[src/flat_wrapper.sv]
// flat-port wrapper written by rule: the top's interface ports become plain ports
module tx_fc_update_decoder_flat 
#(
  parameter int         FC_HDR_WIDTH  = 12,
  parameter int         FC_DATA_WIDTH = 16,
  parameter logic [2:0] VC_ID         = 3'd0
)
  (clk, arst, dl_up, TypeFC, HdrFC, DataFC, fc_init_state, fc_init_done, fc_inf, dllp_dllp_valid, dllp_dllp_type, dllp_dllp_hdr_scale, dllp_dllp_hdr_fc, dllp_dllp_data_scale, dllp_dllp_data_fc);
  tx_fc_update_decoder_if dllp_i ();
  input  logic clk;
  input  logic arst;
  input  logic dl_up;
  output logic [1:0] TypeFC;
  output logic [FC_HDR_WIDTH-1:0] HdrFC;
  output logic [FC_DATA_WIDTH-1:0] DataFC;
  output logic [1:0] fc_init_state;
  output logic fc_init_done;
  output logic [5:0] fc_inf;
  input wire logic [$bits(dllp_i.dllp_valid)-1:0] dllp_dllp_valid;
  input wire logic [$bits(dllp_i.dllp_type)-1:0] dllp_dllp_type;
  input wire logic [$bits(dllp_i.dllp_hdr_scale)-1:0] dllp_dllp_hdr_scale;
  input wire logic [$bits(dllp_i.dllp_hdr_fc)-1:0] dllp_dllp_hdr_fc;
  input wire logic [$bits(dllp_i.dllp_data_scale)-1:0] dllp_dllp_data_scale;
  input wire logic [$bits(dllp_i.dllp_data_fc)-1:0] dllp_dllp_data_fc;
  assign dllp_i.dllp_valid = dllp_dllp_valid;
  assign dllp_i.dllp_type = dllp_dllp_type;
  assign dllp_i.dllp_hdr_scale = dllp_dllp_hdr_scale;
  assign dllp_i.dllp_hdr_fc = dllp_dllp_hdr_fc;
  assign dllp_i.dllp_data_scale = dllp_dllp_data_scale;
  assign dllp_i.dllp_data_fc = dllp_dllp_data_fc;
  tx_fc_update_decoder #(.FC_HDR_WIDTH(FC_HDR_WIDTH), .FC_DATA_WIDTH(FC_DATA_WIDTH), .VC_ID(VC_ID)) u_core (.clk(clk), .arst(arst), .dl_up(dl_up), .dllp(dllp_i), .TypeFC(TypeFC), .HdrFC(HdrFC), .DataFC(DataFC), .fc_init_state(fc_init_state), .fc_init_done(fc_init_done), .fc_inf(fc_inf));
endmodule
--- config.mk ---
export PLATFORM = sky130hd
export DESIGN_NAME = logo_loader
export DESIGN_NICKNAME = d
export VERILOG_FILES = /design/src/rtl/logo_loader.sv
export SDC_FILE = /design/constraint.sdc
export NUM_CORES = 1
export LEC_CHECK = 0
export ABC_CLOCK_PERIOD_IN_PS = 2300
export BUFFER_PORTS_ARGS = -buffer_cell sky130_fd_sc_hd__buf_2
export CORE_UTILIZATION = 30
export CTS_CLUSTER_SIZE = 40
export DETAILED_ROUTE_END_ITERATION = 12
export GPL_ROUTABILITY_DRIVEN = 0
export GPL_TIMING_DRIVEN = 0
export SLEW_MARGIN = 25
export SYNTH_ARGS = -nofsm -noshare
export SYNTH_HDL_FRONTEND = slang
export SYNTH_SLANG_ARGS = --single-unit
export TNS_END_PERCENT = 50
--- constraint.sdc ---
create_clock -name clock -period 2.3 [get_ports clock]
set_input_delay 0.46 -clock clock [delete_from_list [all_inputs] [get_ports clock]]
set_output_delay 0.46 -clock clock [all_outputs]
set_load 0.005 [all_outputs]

————————

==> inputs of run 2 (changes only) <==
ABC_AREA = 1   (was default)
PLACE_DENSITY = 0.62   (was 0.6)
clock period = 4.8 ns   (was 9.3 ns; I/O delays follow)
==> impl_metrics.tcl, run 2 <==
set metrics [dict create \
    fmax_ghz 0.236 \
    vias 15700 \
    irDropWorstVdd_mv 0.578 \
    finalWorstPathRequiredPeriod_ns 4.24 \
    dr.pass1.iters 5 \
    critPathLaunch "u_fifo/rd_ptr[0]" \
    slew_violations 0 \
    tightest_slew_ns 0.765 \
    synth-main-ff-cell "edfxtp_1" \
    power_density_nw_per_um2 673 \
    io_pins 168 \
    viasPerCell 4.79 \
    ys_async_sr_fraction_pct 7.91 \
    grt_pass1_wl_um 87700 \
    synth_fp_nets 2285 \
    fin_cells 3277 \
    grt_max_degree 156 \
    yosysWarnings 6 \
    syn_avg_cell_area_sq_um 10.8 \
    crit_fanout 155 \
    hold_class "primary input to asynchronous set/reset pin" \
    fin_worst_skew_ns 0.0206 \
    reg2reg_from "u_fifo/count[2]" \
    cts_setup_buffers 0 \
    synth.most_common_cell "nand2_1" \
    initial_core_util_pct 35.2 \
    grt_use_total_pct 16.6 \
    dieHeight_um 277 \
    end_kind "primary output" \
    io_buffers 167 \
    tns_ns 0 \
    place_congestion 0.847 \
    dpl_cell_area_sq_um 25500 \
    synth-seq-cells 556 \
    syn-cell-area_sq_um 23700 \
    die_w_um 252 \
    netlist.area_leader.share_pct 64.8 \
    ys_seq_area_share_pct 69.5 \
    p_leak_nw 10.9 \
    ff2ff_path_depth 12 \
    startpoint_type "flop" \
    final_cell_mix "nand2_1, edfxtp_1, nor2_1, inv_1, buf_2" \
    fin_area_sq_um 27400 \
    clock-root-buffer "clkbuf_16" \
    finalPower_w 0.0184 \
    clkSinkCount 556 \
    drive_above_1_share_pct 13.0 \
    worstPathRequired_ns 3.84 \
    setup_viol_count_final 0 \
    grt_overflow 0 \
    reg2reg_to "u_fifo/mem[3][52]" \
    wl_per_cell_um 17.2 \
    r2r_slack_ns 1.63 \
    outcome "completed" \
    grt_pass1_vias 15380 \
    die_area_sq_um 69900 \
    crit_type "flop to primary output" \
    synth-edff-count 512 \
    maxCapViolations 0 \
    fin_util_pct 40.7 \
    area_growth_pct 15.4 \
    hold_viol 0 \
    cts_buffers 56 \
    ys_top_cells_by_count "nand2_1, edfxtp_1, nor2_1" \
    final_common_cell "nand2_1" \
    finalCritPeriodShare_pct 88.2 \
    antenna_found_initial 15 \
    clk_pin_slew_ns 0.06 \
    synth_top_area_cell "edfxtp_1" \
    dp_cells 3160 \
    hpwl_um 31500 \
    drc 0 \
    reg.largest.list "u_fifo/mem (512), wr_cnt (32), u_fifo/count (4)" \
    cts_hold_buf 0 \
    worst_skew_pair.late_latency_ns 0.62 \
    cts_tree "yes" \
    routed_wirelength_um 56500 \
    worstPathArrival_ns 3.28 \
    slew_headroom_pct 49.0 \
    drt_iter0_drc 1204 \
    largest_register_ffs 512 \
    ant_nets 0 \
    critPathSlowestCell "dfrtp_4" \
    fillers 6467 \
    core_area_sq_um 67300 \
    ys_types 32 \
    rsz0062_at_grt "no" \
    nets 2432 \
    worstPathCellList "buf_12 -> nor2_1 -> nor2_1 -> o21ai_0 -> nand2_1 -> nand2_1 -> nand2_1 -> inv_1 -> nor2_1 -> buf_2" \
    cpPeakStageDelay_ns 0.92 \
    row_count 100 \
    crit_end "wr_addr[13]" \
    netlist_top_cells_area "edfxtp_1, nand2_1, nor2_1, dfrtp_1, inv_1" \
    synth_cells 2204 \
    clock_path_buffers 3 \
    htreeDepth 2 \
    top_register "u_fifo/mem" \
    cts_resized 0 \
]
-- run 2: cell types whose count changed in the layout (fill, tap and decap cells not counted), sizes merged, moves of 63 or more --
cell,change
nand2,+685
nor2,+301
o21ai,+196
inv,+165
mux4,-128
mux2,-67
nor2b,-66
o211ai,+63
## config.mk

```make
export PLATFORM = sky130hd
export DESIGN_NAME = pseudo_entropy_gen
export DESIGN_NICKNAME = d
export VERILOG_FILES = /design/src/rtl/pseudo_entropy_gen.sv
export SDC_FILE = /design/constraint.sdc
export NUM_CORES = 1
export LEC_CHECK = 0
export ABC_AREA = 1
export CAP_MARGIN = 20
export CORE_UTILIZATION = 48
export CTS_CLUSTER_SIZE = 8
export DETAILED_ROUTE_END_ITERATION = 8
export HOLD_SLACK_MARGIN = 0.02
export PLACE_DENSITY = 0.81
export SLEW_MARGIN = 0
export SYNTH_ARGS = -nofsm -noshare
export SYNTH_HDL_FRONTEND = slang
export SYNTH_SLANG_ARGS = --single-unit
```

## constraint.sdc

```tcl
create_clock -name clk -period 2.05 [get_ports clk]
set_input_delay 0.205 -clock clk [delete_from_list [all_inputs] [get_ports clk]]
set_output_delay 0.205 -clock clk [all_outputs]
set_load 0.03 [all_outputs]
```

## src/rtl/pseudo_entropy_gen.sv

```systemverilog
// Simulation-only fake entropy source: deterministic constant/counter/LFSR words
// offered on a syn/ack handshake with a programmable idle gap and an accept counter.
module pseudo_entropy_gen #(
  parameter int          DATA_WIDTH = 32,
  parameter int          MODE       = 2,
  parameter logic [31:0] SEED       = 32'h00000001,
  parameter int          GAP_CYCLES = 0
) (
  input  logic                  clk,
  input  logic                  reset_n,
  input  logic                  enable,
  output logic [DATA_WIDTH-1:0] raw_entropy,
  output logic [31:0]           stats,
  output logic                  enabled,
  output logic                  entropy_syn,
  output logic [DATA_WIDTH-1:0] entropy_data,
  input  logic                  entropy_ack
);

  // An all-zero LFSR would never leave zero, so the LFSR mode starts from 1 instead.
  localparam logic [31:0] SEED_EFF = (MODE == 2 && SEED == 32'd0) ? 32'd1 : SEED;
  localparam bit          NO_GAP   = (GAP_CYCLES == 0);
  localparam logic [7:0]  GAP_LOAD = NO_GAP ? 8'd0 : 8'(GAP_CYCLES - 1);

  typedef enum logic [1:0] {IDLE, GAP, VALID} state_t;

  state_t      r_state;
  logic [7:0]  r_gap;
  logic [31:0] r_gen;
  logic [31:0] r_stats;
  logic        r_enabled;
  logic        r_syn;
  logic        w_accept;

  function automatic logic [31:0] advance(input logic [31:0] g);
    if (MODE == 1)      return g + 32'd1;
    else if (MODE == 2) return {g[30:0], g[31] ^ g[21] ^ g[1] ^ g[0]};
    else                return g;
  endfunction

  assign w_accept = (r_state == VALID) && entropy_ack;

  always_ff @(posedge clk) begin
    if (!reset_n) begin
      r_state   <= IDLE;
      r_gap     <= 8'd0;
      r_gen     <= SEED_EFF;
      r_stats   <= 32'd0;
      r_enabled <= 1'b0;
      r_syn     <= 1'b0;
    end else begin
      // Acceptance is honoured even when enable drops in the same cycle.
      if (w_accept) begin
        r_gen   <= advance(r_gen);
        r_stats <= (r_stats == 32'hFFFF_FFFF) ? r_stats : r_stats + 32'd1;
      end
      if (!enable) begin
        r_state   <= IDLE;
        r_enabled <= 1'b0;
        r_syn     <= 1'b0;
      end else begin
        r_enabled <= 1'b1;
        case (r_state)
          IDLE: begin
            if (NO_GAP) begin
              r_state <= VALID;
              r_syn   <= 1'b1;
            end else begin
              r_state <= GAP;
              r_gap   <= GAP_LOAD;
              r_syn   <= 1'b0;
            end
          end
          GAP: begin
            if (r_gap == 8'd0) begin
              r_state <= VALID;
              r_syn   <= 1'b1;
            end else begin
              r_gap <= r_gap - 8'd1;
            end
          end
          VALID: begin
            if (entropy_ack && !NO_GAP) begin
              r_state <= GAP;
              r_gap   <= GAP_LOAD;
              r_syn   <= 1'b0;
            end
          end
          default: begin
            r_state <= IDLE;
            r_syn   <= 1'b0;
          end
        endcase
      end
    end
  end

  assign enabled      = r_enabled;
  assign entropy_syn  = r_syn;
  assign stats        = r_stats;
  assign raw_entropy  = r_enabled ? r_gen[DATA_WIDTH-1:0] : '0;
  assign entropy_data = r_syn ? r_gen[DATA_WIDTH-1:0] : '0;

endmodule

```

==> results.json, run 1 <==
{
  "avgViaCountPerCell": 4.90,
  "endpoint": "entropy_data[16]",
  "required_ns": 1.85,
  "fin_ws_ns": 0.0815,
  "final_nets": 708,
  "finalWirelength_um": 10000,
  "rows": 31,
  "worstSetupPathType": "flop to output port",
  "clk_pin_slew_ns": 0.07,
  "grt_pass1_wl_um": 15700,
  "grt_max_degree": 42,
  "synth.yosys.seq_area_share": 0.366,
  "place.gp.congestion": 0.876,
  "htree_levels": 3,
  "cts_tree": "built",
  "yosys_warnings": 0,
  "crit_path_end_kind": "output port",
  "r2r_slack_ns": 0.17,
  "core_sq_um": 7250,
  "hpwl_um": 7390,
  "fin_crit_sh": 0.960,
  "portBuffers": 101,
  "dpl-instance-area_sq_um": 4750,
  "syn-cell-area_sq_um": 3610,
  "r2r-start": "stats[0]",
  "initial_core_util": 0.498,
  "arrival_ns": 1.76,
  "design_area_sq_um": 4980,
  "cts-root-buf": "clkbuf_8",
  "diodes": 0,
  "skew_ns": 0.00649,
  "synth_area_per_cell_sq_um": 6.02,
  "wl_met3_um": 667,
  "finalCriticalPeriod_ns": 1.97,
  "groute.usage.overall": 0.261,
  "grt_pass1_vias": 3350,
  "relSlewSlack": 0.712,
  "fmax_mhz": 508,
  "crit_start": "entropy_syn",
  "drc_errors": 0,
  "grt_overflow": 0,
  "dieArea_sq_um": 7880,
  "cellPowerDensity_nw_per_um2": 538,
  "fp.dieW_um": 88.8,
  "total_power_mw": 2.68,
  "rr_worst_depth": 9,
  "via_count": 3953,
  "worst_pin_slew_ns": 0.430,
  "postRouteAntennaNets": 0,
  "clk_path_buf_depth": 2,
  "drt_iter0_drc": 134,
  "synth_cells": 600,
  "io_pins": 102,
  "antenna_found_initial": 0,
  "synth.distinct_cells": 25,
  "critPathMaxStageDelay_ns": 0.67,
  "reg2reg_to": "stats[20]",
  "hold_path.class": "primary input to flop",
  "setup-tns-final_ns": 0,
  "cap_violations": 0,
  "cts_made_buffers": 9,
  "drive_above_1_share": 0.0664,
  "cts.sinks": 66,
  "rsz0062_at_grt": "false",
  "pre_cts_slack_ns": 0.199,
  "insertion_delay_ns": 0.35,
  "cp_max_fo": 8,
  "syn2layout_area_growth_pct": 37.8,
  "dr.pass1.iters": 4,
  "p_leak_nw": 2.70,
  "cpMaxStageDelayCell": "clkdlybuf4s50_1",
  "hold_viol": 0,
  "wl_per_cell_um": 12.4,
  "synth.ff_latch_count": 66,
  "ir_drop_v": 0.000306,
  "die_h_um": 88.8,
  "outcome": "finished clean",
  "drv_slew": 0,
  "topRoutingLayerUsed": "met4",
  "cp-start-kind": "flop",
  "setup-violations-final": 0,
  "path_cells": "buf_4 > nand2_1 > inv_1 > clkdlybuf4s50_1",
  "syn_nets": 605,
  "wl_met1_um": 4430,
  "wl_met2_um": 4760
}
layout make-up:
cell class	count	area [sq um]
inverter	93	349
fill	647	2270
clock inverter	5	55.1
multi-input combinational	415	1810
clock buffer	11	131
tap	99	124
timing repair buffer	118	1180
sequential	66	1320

————————

Task statement: The response should be the listing above, limited to the lines between the one holding "inputs of run" and the one holding "netlist.area_leader.share_pct 64.8 \", inclusive, reproduced exactly.

The completed task:
==> inputs of run 2 (changes only) <==
ABC_AREA = 1   (was default)
PLACE_DENSITY = 0.62   (was 0.6)
clock period = 4.8 ns   (was 9.3 ns; I/O delays follow)
==> impl_metrics.tcl, run 2 <==
set metrics [dict create \
    fmax_ghz 0.236 \
    vias 15700 \
    irDropWorstVdd_mv 0.578 \
    finalWorstPathRequiredPeriod_ns 4.24 \
    dr.pass1.iters 5 \
    critPathLaunch "u_fifo/rd_ptr[0]" \
    slew_violations 0 \
    tightest_slew_ns 0.765 \
    synth-main-ff-cell "edfxtp_1" \
    power_density_nw_per_um2 673 \
    io_pins 168 \
    viasPerCell 4.79 \
    ys_async_sr_fraction_pct 7.91 \
    grt_pass1_wl_um 87700 \
    synth_fp_nets 2285 \
    fin_cells 3277 \
    grt_max_degree 156 \
    yosysWarnings 6 \
    syn_avg_cell_area_sq_um 10.8 \
    crit_fanout 155 \
    hold_class "primary input to asynchronous set/reset pin" \
    fin_worst_skew_ns 0.0206 \
    reg2reg_from "u_fifo/count[2]" \
    cts_setup_buffers 0 \
    synth.most_common_cell "nand2_1" \
    initial_core_util_pct 35.2 \
    grt_use_total_pct 16.6 \
    dieHeight_um 277 \
    end_kind "primary output" \
    io_buffers 167 \
    tns_ns 0 \
    place_congestion 0.847 \
    dpl_cell_area_sq_um 25500 \
    synth-seq-cells 556 \
    syn-cell-area_sq_um 23700 \
    die_w_um 252 \
    netlist.area_leader.share_pct 64.8 \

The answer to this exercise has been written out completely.